To prevent peaks being cut by the boundaries of bins, which is an often-observed effect in the case of equidistant binning, methods have been proposed, which are based on non-equidistant spacing of bins. In the ideal case, the borders of the bins are adjusted in a way that bins cover only complete peaks including all possible locations of the peaks. This means that the bin width depends on the width of the peak shape and on the shift width of the peak. An example is shown in the figure. None of the peaks is cut by the bin boundaries. The width of the bin covering the peak of para-hydroxyphenylacetate (locate at 3.455 ppm) is narrow, as the peak does not shift. On the other side, the triplet of taurine is quite wide and shows extensive shifts. Therefore, the corresponding bin is very wide (from 3.386 ppm to 3,448 ppm).
The binning shown in the figure is based on positioning the borders of the bins on local minima of the mean spectrum of the complete sample set of 690 spectra. The considerable number of spectra results in a very smooth spectrum. Therefore, the local minima separate well between shifting peaks while conserving each peak in a bin. For static peaks, the hyperfine structure is split into separate bins. Overall, 604 bins were generated in this case for the spectral range of 0 ppm to 10 ppm with the water peak excluded.
Non-equidistant binning applied to a set of 1H-NMR spectra of 30 samples from a human metabonomic study. The bin borders are marked by blue lines . It is visible, that the taurine peak (triplets marked with a red arrows) does not shift between bins but is located within a wide bin.
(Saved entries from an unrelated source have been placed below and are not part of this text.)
<file path="src/rtl/dpram_copy_engine_pkg.sv">
// Shared types and defaults for the dual-port RAM copy/fill engine.
package dpram_copy_engine_pkg;

  localparam int ADDR_W_DEF = 12;
  localparam int DATA_W_DEF = 32;
  localparam int LEN_W_DEF  = 13;

  localparam logic EN  = 1'b1;
  localparam logic DIS = 1'b0;

  typedef enum logic [1:0] {
    ST_IDLE,
    ST_RUN,
    ST_DONE
  } state_e;

  typedef enum logic {
    OP_COPY = 1'b0,
    OP_FILL = 1'b1
  } op_e;

endpackage

</file>
<file path="src/rtl/dpram_copy_engine_if.sv">
// Command interface plus both RAM ports as seen by the copy engine.
interface dpram_copy_engine_if
  import dpram_copy_engine_pkg::*;
#(
  parameter int ADDR_W = ADDR_W_DEF,
  parameter int DATA_W = DATA_W_DEF,
  parameter int LEN_W  = LEN_W_DEF
);

  logic              start;
  logic              op;
  logic [ADDR_W-1:0] src_addr;
  logic [ADDR_W-1:0] dst_addr;
  logic [LEN_W-1:0]  len;
  logic [DATA_W-1:0] fill_data;
  logic              abort;
  logic              busy;
  logic              done;
  logic              aborted;
  logic [LEN_W-1:0]  count;

  logic [ADDR_W-1:0] addra;
  logic              wea;
  logic [DATA_W-1:0] dina;
  logic [DATA_W-1:0] douta;
  logic [ADDR_W-1:0] addrb;
  logic              web;
  logic [DATA_W-1:0] dinb;

  modport master (
    input  start, op, src_addr, dst_addr, len, fill_data, abort, douta,
    output busy, done, aborted, count, addra, wea, dina, addrb, web, dinb
  );

  modport slave (
    output start, op, src_addr, dst_addr, len, fill_data, abort, douta,
    input  busy, done, aborted, count, addra, wea, dina, addrb, web, dinb
  );

endinterface

</file>
<file path="src/rtl/dpram_copy_engine_agen.sv">
// Read/write address counters with remaining-count and terminal-count detect.
module dpram_copy_engine_agen
  import dpram_copy_engine_pkg::*;
#(
  parameter int ADDR_W = ADDR_W_DEF,
  parameter int LEN_W  = LEN_W_DEF
) (
  input  logic              clk_i,
  input  logic              rst_ni,
  input  logic              load_i,
  input  logic              step_i,
  input  logic [ADDR_W-1:0] src_i,
  input  logic [ADDR_W-1:0] dst_i,
  input  logic [LEN_W-1:0]  len_i,
  output logic [ADDR_W-1:0] rd_addr_o,
  output logic [ADDR_W-1:0] wr_addr_o,
  output logic              wr_done_o
);

  localparam logic [LEN_W-1:0]  CNT_ONE  = LEN_W'(1);
  localparam logic [ADDR_W-1:0] ADDR_ONE = ADDR_W'(1);

  logic [ADDR_W-1:0] rd_addr_q;
  logic [ADDR_W-1:0] wr_next_q;
  logic [ADDR_W-1:0] wr_addr_q;
  logic [LEN_W-1:0]  rd_left_q;
  logic [LEN_W-1:0]  wr_left_q;

  // The first read address goes out at load, so only len-1 further reads are
  // issued; writes lag one edge behind and need all len steps.
  always_ff @(posedge clk_i or negedge rst_ni) begin
    if (!rst_ni) begin
      rd_addr_q <= '0;
      wr_next_q <= '0;
      wr_addr_q <= '0;
      rd_left_q <= '0;
      wr_left_q <= '0;
    end else if (load_i) begin
      rd_addr_q <= src_i;
      rd_left_q <= len_i - CNT_ONE;
      wr_next_q <= dst_i;
      wr_left_q <= len_i;
    end else if (step_i) begin
      if (rd_left_q != '0) begin
        rd_addr_q <= rd_addr_q + ADDR_ONE;
        rd_left_q <= rd_left_q - CNT_ONE;
      end
      if (wr_left_q != '0) begin
        wr_addr_q <= wr_next_q;
        wr_next_q <= wr_next_q + ADDR_ONE;
        wr_left_q <= wr_left_q - CNT_ONE;
      end
    end
  end

  assign rd_addr_o = rd_addr_q;
  assign wr_addr_o = wr_addr_q;
  assign wr_done_o = (wr_left_q == '0);

endmodule

</file>
<file path="src/rtl/dpram_copy_engine.sv">
// Block copy / fill initiator: reads RAM port A, writes RAM port B, one word per cycle.
module dpram_copy_engine
  import dpram_copy_engine_pkg::*;
#(
  parameter int ADDR_W = ADDR_W_DEF,
  parameter int DATA_W = DATA_W_DEF,
  parameter int LEN_W  = LEN_W_DEF
) (
  input logic                clk,
  input logic                reset,
  dpram_copy_engine_if.master bus
);

  localparam logic [LEN_W-1:0] CNT_ONE = LEN_W'(1);

  state_e            state_q;
  op_e               op_q;
  logic [DATA_W-1:0] fill_q;
  logic              busy_q;
  logic              done_q;
  logic              aborted_q;
  logic              web_q;
  logic [LEN_W-1:0]  count_q;

  logic              accept;
  logic              step;
  logic              wr_done;
  logic [ADDR_W-1:0] rd_addr;
  logic [ADDR_W-1:0] wr_addr;

  assign accept = (state_q == ST_IDLE) && bus.start && (bus.len != '0);
  assign step   = (state_q == ST_RUN) && !bus.abort && !wr_done;

  dpram_copy_engine_agen #(
    .ADDR_W(ADDR_W),
    .LEN_W (LEN_W)
  ) u_agen (
    .clk_i    (clk),
    .rst_ni   (reset),
    .load_i   (accept),
    .step_i   (step),
    .src_i    (bus.src_addr),
    .dst_i    (bus.dst_addr),
    .len_i    (bus.len),
    .rd_addr_o(rd_addr),
    .wr_addr_o(wr_addr),
    .wr_done_o(wr_done)
  );

  always_ff @(posedge clk or negedge reset) begin
    if (!reset) begin
      state_q   <= ST_IDLE;
      op_q      <= OP_COPY;
      fill_q    <= '0;
      busy_q    <= DIS;
      done_q    <= DIS;
      aborted_q <= DIS;
      web_q     <= DIS;
      count_q   <= '0;
    end else begin
      done_q    <= DIS;
      aborted_q <= DIS;
      if (web_q) begin
        count_q <= count_q + CNT_ONE;
      end
      case (state_q)
        ST_IDLE: begin
          if (bus.start) begin
            count_q <= '0;
            if (bus.len != '0) begin
              op_q    <= op_e'(bus.op);
              fill_q  <= bus.fill_data;
              busy_q  <= EN;
              state_q <= ST_RUN;
            end else begin
              done_q  <= EN;
              state_q <= ST_DONE;
            end
          end
        end
        ST_RUN: begin
          // The write already on port B commits at this edge regardless of abort.
          if (bus.abort || wr_done) begin
            web_q     <= DIS;
            busy_q    <= DIS;
            done_q    <= EN;
            aborted_q <= bus.abort;
            state_q   <= ST_DONE;
          end else begin
            web_q <= EN;
          end
        end
        ST_DONE: state_q <= ST_IDLE;
        default: state_q <= ST_IDLE;
      endcase
    end
  end

  assign bus.busy    = busy_q;
  assign bus.done    = done_q;
  assign bus.aborted = aborted_q;
  assign bus.count   = count_q;
  assign bus.addra   = rd_addr;
  assign bus.wea     = DIS;
  assign bus.dina    = '0;
  assign bus.addrb   = wr_addr;
  assign bus.web     = web_q;
  assign bus.dinb    = (op_q == OP_FILL) ? fill_q : bus.douta;

endmodule

</file>
<file path="src/flat_wrapper.sv">
// flat-port wrapper written by rule: the top's interface ports become plain ports
module dpram_copy_engine_flat import dpram_copy_engine_pkg::*;
#(
  parameter int ADDR_W = ADDR_W_DEF,
  parameter int DATA_W = DATA_W_DEF,
  parameter int LEN_W  = LEN_W_DEF
)
  (clk, reset, bus_start, bus_op, bus_src_addr, bus_dst_addr, bus_len, bus_fill_data, bus_abort, bus_douta, bus_busy, bus_done, bus_aborted, bus_count, bus_addra, bus_wea, bus_dina, bus_addrb, bus_web, bus_dinb);
  dpram_copy_engine_if #(.ADDR_W(ADDR_W), .DATA_W(DATA_W), .LEN_W(LEN_W)) bus_i ();
  input logic clk;
  input logic reset;
  input wire logic [$bits(bus_i.start)-1:0] bus_start;
  input wire logic [$bits(bus_i.op)-1:0] bus_op;
  input wire logic [$bits(bus_i.src_addr)-1:0] bus_src_addr;
  input wire logic [$bits(bus_i.dst_addr)-1:0] bus_dst_addr;
  input wire logic [$bits(bus_i.len)-1:0] bus_len;
  input wire logic [$bits(bus_i.fill_data)-1:0] bus_fill_data;
  input wire logic [$bits(bus_i.abort)-1:0] bus_abort;
  input wire logic [$bits(bus_i.douta)-1:0] bus_douta;
  output wire logic [$bits(bus_i.busy)-1:0] bus_busy;
  output wire logic [$bits(bus_i.done)-1:0] bus_done;
  output wire logic [$bits(bus_i.aborted)-1:0] bus_aborted;
  output wire logic [$bits(bus_i.count)-1:0] bus_count;
  output wire logic [$bits(bus_i.addra)-1:0] bus_addra;
  output wire logic [$bits(bus_i.wea)-1:0] bus_wea;
  output wire logic [$bits(bus_i.dina)-1:0] bus_dina;
  output wire logic [$bits(bus_i.addrb)-1:0] bus_addrb;
  output wire logic [$bits(bus_i.web)-1:0] bus_web;
  output wire logic [$bits(bus_i.dinb)-1:0] bus_dinb;
  assign bus_i.start = bus_start;
  assign bus_i.op = bus_op;
  assign bus_i.src_addr = bus_src_addr;
  assign bus_i.dst_addr = bus_dst_addr;
  assign bus_i.len = bus_len;
  assign bus_i.fill_data = bus_fill_data;
  assign bus_i.abort = bus_abort;
  assign bus_i.douta = bus_douta;
  assign bus_busy = bus_i.busy;
  assign bus_done = bus_i.done;
  assign bus_aborted = bus_i.aborted;
  assign bus_count = bus_i.count;
  assign bus_addra = bus_i.addra;
  assign bus_wea = bus_i.wea;
  assign bus_dina = bus_i.dina;
  assign bus_addrb = bus_i.addrb;
  assign bus_web = bus_i.web;
  assign bus_dinb = bus_i.dinb;
  dpram_copy_engine #(.ADDR_W(ADDR_W), .DATA_W(DATA_W), .LEN_W(LEN_W)) u_core (.clk(clk), .reset(reset), .bus(bus_i));
endmodule
</file>
<file path="config.mk">
export PLATFORM = sky130hd
export DESIGN_NAME = dpram_copy_engine_flat
export DESIGN_NICKNAME = d
export VERILOG_FILES = /design/src/rtl/dpram_copy_engine_pkg.sv /design/src/rtl/dpram_copy_engine_if.sv /design/src/rtl/dpram_copy_engine_agen.sv /design/src/rtl/dpram_copy_engine.sv /design/src/flat_wrapper.sv
export SDC_FILE = /design/constraint.sdc
export NUM_CORES = 1
export LEC_CHECK = 0
export BUFFER_PORTS_ARGS = -buffer_cell sky130_fd_sc_hd__clkbuf_2
export CORE_AREA = 2 2 109 154
export DETAILED_ROUTE_END_ITERATION = 16
export DIE_AREA = 0 0 111 156
export MAX_ROUTING_LAYER = met4
export PLACE_DENSITY = 0.68
export RECOVER_POWER = 100
export SKIP_CTS_REPAIR_TIMING = 1
export SLEW_MARGIN = 5
export SYNTH_ARGS = -nofsm -noshare
export SYNTH_HDL_FRONTEND = slang
export SYNTH_HIERARCHICAL = 1
export SYNTH_SLANG_ARGS = --single-unit
</file>
<file path="constraint.sdc">
create_clock -name clk -period 9.4 [get_ports clk]
set_clock_uncertainty 0.1 [all_clocks]
set_input_delay 0.94 -clock clk [delete_from_list [all_inputs] [get_ports clk]]
set_output_delay 0.94 -clock clk [all_outputs]
set_load 0.01 [all_outputs]
</file>
## Word level (Yosys, flattened, before mapping)

Cells that the tools add are included.

| word-level totals | value |
|---|---|
| bits in registers | 114 |
| input port bits | 106 |
| output and inout bits | 106 |
| word-level logic and storage cells | 77 |

| cells by class | value |
|---|---|
| $add $sub $neg | 6 |
| equality and inequality tests | 4 |
| muxes and demuxes | 31 |
| bitwise operators | 1 |
| reduce and logical (&&, ||, !) cells | 22 |

Operator list:

| operator | count |
|---|---|
| $mux W13 | 9 |
| $mux W12 | 6 |
| $reduce_bool A13 Y1 | 3 |
| $sub A13 B1 Y13 const B | 3 |
| $mux W32 | 1 |
| $add A12 B1 Y12 const B | 2 |
| $add A13 B1 Y13 const B | 1 |
| $logic_not A13 Y1 | 1 |
| $mux W1 | 9 |
| $reduce_bool A2 Y1 | 4 |
| $mux W2 | 3 |
| $ne A2 B2 Y1 const B | 3 |
| $reduce_and A2 Y1 | 3 |
| $reduce_and A3 Y1 | 2 |
| $logic_and A1 B1 Y1 | 4 |
| $pmux W1 S2 | 2 |
| $pmux W2 S2 | 1 |
| $reduce_and A4 Y1 | 1 |
| $eq A2 B1 Y1 const B | 1 |
| $logic_not A1 Y1 | 2 |
| $logic_not A2 Y1 | 1 |
| $logic_or A1 B1 Y1 | 1 |
| $not A1 Y1 | 1 |

## Longest topological paths before layout

Gate-level depths: netlist of run 1.

| logic depth | value |
|---|---|
| depth in word-level cells | 5 |
| mapped depth | 16 |
| gate-level depth less buffers | 11 |

## Hierarchy

The synthesis of run 1 kept the hierarchy.

Modules (own cells, without submodules):

| module | times used | cells an instance | area each (um2) | sequential area each (um2) |
|---|---|---|---|---|
| dpram_copy_engine_agen | 1 | 359 | 3533.4 | 1551.5 |
| dpram_copy_engine | 1 | 230 | 2892.8 | 1301.2 |

## Worst setup path before layout of run 1

No wires, ideal clock.

| path | value |
|---|---|
| path type | input to register |
| start | input bus_start |
| end | register u_core.u_agen.rd_left_q[12] |
| library setup time | 0.145 ns |
| arrival time | 4.167 ns |
| data required time | 9.155 ns |
| path slack | 4.988 ns |
| stages on the path | 15 |
| path buffers | 5 |
| cells stage by stage | and2_1 > buf_2 > nand2_4 > buf_12 > inv_1 > clkbuf_1 > buf_1 > clkbuf_1 > mux2i_1 > ha_1 > nor4bb_1 > o22ai_1 > nor4_1 > xnor2_1 > mux2i_1 |

| between the ends | value |
|---|---|
| cells in the longest elaborated chain, start to end | 4 |
| elaborated cells on any way between the ends | 6 |
| those cells by class | mux: 1; reduce/logical: 5 |

RTL lines:

| what | line | RTL |
|---|---|---|
| from (decl) | flat_wrapper.sv:12 | `input wire logic [$bits(bus_i.start)-1:0] bus_start;` |
| $logic_and A1 B1 Y1 * (2 in a row) | dpram_copy_engine.sv:31 | `assign accept = (state_q == ST_IDLE) && bus.start && (bus.len != '0);` |
| net u_core.accept | dpram_copy_engine.sv:25 | `logic accept;` |
| $reduce_bool A2 Y1 (no line) | n/a |  |
| $reduce_and A2 Y1 (no line) | n/a |  |
| to (signal assigned) | dpram_copy_engine_agen.sv:40 | `rd_left_q <= len_i - CNT_ONE;` |
| to (signal assigned) | dpram_copy_engine_agen.sv:46 | `rd_left_q <= rd_left_q - CNT_ONE;` |
| to (decl) | dpram_copy_engine_agen.sv:26 | `logic [LEN_W-1:0] rd_left_q;` |

The timed path passes the listed nets; every way through them passes the cells marked *.
A chain may end at the register's enable or synchronous reset.

## Final worst setup path of run 1

| path | value |
|---|---|
| start | input bus_start |
| end | register u_core.u_agen.rd_left_q[11] |

Same word-level chain as after synthesis.

==> flow_summary.json, run 1 <==
{
  "status": "finished, violations left",
  "violations": "max-capacitance violations, max-slew violations",
  "cp_data_arrival_time_ns": 6.03,
  "ys_dominant_reg_cell": "dfrtp_1",
  "synth_fa_ha_area_share_pct": 1.17,
  "dpl_cell_area_mm2": 0.00729,
  "grt_pass1_wl_um": 23800,
  "synth_area_mm2": 0.00643,
  "fmax_mhz": 171,
  "synth_edf_count": 0,
  "finalSetupViolCount": 0,
  "drtPass1Iterations": 4,
  "max-cap-violations": 3,
  "die_w_um": 111,
  "cts_sinks": 114,
  "avgRoutedWirePerCell_um": 14.9,
  "drtIter0Drc": 155,
  "min_period_ns": 5.85,
  "vias": 4764,
  "crit_path_end_kind": "register",
  "synth-seq-area-share_pct": 44.4,
  "wl_um": 14500,
  "synth_largest_area_cell": "dfrtp_1",
  "synth-seq-cells": 114,
  "die_area_mm2": 0.0173,
  "worstSetupStartpointType": "input pin",
  "synth_warnings": 6,
  "path_class": "in -> reg",
  "path_buf_inv": 3,
  "cts_buffers": 17,
  "fin_setup_tns_ns": 0,
  "place_congestion": 0.787,
  "critPathRequiredTime_ns": 9.58,
  "finalCritPeriodShare_pct": 62.3,
  "yosys.area_share.simple_pct": 14.8,
  "synth_area_per_cell_um2": 10.9,
  "final_nets": 872,
  "rsz0062_at_grt": "false",
  "grt_pass1_vias": 4808,
  "path_max_fanout": 56,
  "async_flop_share_pct": 100,
  "root_buffer": "clkbuf_16",
  "insertion_delay_ns": 0.41,
  "drive_gt1_share_pct": 26.1,
  "critical-path-top-delay-family": "buffers and inverters",
  "grt-ovfl-total": 0,
  "initial_utilization_pct": 40.4,
  "final_cell_mix": "dfrtp_1, clkbuf_2, clkbuf_1, mux2_2, nand2_1",
  "synthXorXnorAreaFrac_pct": 8.18,
  "grt_max_degree": 71,
  "antenna_found_initial": 0,
  "io_buffer_count": 178,
  "htree_levels": 4,
  "ioPinCount": 212,
  "diodes": 0,
  "final_common_cell": "dfrtp_1",
  "dpl.hpwl_um": 10500,
  "avgViaCountPerCell": 4.90,
  "p_total_mw": 2.33,
  "hp-class": "reg -> reg",
  "synth_cells": 589,
  "clk_path_buf_depth": 2,
  "row_count": 55,
  "synth_top_family_by_area": "multiplexers",
  "synth_top_area_share_pct": 44.4,
  "ir_drop_mv": 0.142,
  "cellPowerDensity_mw_per_mm2": 301,
  "drc_errors": 0,
  "coreArea_mm2": 0.0159,
  "synth-compound-area-share_pct": 6.19,
  "die_y_um": 156,
  "synth.distinct_cells": 54,
  "cts_tree": "yes",
  "area_growth_pct": 20.2,
  "tightest_slew_ns": 2.40,
  "critPathMaxStageDelay_ns": 1.36,
  "slew_headroom_pct": -60.3,
  "ant_nets": 0,
  "slowest_stage": "inv_1",
  "path_cells": "clkbuf_2, and2_0, nand2_1, inv_1, buf_4, nor3b_1, o22ai_1, a2111oi_0, xnor2_1, mux2i_1",
  "design_area_mm2": 0.00772,
  "track_usage_pct": 17.7,
  "finalMaxSlewViolations": 84,
  "power_leakage_nw": 3.29,
  "synthMuxAreaShare_pct": 18.4,
  "finalHoldViolCount": 0,
  "synth_area_leaders": "dfrtp_1, mux2_2, mux2_4, xnor2_1, buf_4",
  "clk_pin_slew_ns": 0.05
}
## per-stage QoR
stage | hold slack [ns] | utilization (%) | worst slack, ns | instances
final | 0.391 | 48.6 | 3.55 | 972
after global routing | 0.409 | 48.6 | 2.93 | 972
after CTS | 0.408 | 50.1 | 4.97 | 972
after detailed placement | 0.390 | 45.9 | 4.57 | 940
after global placement | 0.374 | 45.9 | 4.61 | 940
after floorplan | 0.365 | - | 4.99 | 621
## cell usage after synthesis (2+ instances only)
| cell type | n |
|---|---|
| inv_1 | 4 |
| and3b_1 | 2 |
| dfrtp_1 | 114 |
| buf_2 | 10 |
| o311ai_0 | 2 |
| nand3_1 | 11 |
| or2_2 | 2 |
| nor2_1 | 33 |
| nand4_1 | 11 |
| a21oi_1 | 7 |
| a211oi_1 | 3 |
| mux2_4 | 27 |
| nor4_2 | 2 |
| buf_12 | 3 |
| nor4_1 | 7 |
| nor4b_1 | 2 |
| nor2b_1 | 3 |
| or4_1 | 4 |
| xor2_1 | 24 |
| and2_1 | 2 |
| o21a_1 | 2 |
| or3_1 | 5 |
| o22ai_1 | 2 |
| nand2_1 | 53 |
| nand2b_1 | 4 |
| nor3_1 | 25 |
| nor3b_1 | 3 |
| buf_4 | 33 |
| ha_1 | 6 |
| mux2i_1 | 11 |
| mux2_2 | 59 |
| xnor2_1 | 36 |
| buf_1 | 3 |
| clkbuf_1 | 12 |
| o21ai_0 | 39 |
| and3_1 | 5 |
## flip-flops by register name, summed over array words and instances, names as in the netlist
name                     cells
u_core/bus.web               1
u_core/u_agen/rd_left_q     13
u_core/op_q                  1
u_core/u_agen/wr_left_q     13
u_core/bus.count            13
u_core/state_q               2
u_core/bus.aborted           1
u_core/bus.done              1
u_core/fill_q               32
u_core/u_agen/rd_addr_o     12
u_core/u_agen/wr_addr_o     12
u_core/u_agen/wr_next_q     12
u_core/bus.busy              1
## metal layers
layer	vias up	share of wire [%]	global-route usage [%]	wire length, µm
met5	-	0	-	0
met4	0	1.7	6.13	252
met3	19	5.2	4.51	751
met2	152	52	30.1	7570
met1	2255	41	20.3	5950
li1	2338	-	-	-
## power by group
group          switching (mW)  internal [mW]  leakage [nW]
clock network           0.219          0.497         0.319
logic                   0.357          0.355          1.59
registers               0.205          0.694          1.39
total                   0.782           1.55          3.29
## final timing paths
kind                                                from                                       to  slack, ns  cells past startpoint
min in group asynchronous                          reset   u_core/u_agen/wr_addr_o[2]$_DFFE_PN0P_       1.15                      1
max reg2reg                u_core/state_q[1]$_DFFE_PN0P_  u_core/u_agen/rd_left_q[11]$_DFFE_PN0P_       3.59                     10
min                        u_core/fill_q[25]$_DFFE_PN0P_            u_core/fill_q[25]$_DFFE_PN0P_       0.39                      1
max                                            bus_start  u_core/u_agen/rd_left_q[11]$_DFFE_PN0P_       3.55                     10
min reg2reg                u_core/fill_q[25]$_DFFE_PN0P_            u_core/fill_q[25]$_DFFE_PN0P_       0.39                      1
max in group asynchronous                          reset            u_core/bus.count[6]$_DFF_PN0_       6.09                      2
## worst register-to-register path: stages (launching register included)
cell       delay [ns]
dfrtp_1          0.39
nor2_1           0.16
and2_0           0.64
nand2_1          1.09
inv_1            1.40
buf_4            0.62
nor3b_1          0.37
o22ai_1          0.24
a2111oi_0        0.42
xnor2_1          0.17
mux2i_1          0.08
## cells by family (layout without fill, tap and decap cells)
| logic type | Yosys count | after routing |
|---|---|---|
| buffers and inverters | 66 | 218 |
| other | 1 | 33 |
| flip-flops | 114 | 114 |
| XOR/XNOR | 60 | 60 |
| adder cells (fa/ha/maj) | 6 | 6 |
| AO/OA/AOI/OAI | 63 | 63 |
| multiplexers | 97 | 97 |
| AND/OR/NAND/NOR | 182 | 182 |
## layout make-up
type                            count  area [µm²]
Fill cell                        1546        8170
Multi-Input combinational cell    441        3120
Sequential cell                   114        2850
Timing Repair Buffer              182         822
Clock buffer                       23         488
Tap cell                          199         249
Clock inverter                      9         175
Inverter                            4        15.0
No activity file was read; power rests on OpenSTA's default activity.
==> run 2, diff against run 1 <==
--- a/config.mk
+++ b/config.mk
@@ -5,12 +5,13 @@
 export SDC_FILE = /design/constraint.sdc
 export NUM_CORES = 1
 export LEC_CHECK = 0
+export ABC_AREA = 1
 export BUFFER_PORTS_ARGS = -buffer_cell sky130_fd_sc_hd__clkbuf_2
-export CORE_AREA = 2 2 109 154
+export CORE_AREA = 2 2 113 158
 export DETAILED_ROUTE_END_ITERATION = 16
-export DIE_AREA = 0 0 111 156
+export DIE_AREA = 0 0 115 160
 export MAX_ROUTING_LAYER = met4
-export PLACE_DENSITY = 0.68
+export PLACE_DENSITY = 0.67
 export RECOVER_POWER = 100
 export SKIP_CTS_REPAIR_TIMING = 1
 export SLEW_MARGIN = 5
==> constraint.sdc (replaced) <==
create_clock -name clk -period 6.1 [get_ports clk]
set_clock_uncertainty 0.1 [all_clocks]
set_input_delay 0.61 -clock clk [delete_from_list [all_inputs] [get_ports clk]]
set_output_delay 0.61 -clock clk [all_outputs]
set_load 0.01 [all_outputs]
==> run 2 against run 1 <==
  * The run still ends with max-capacitance violations, max-slew violations left
  * Clock-buffer cell count did not move
  * Non-clock buffer count shrank 3
  * Clock power grew 42%
  * Setup slack got worse by 1.9 ns
  * Sequential power grew 54%
  * Total power grew 68%
  * Largest power group is now combinational cells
The unequal bin width also has some fundamental consequences for the subsequent data analysis. For the example discussed above, the bin width varied between 0.0014 ppm and 0.46 ppm (broad peak of urea). If no further processing of the spectrum is performed, data points belonging to different bins influence the subsequent data analysis to a different extent. For example, a data point of a very small bin has a higher influence than a data point of a very wide bin. If the subsequent data analysis should represent the data points of the raw spectra as adequate as possible, it might be appropriate to scale the integral of the bins by the inverse of the bin width. On the other side, each bin represents one single signal in the ideal case. Therefore the integral of a bin represents the “proton concentration” and with it the concentration of the metabolite behind the signal. Thus, no further scaling is needed, if the data analysis should reveal concentrations of metabolites and changes of concentrations of metabolites.
A combination of equidistant binning and non-equidistant binning has been proposed and applied in metabonomics studies recently ,, . This method starts with the traditional bucket size of 0.04 ppm and allows adjusting the borders by 50% resulting in a bucket width between 0.02 ppm and 0.06 ppm. The adjustment is based on finding local minima of a sum of spectra or of a skyline projection of spectra.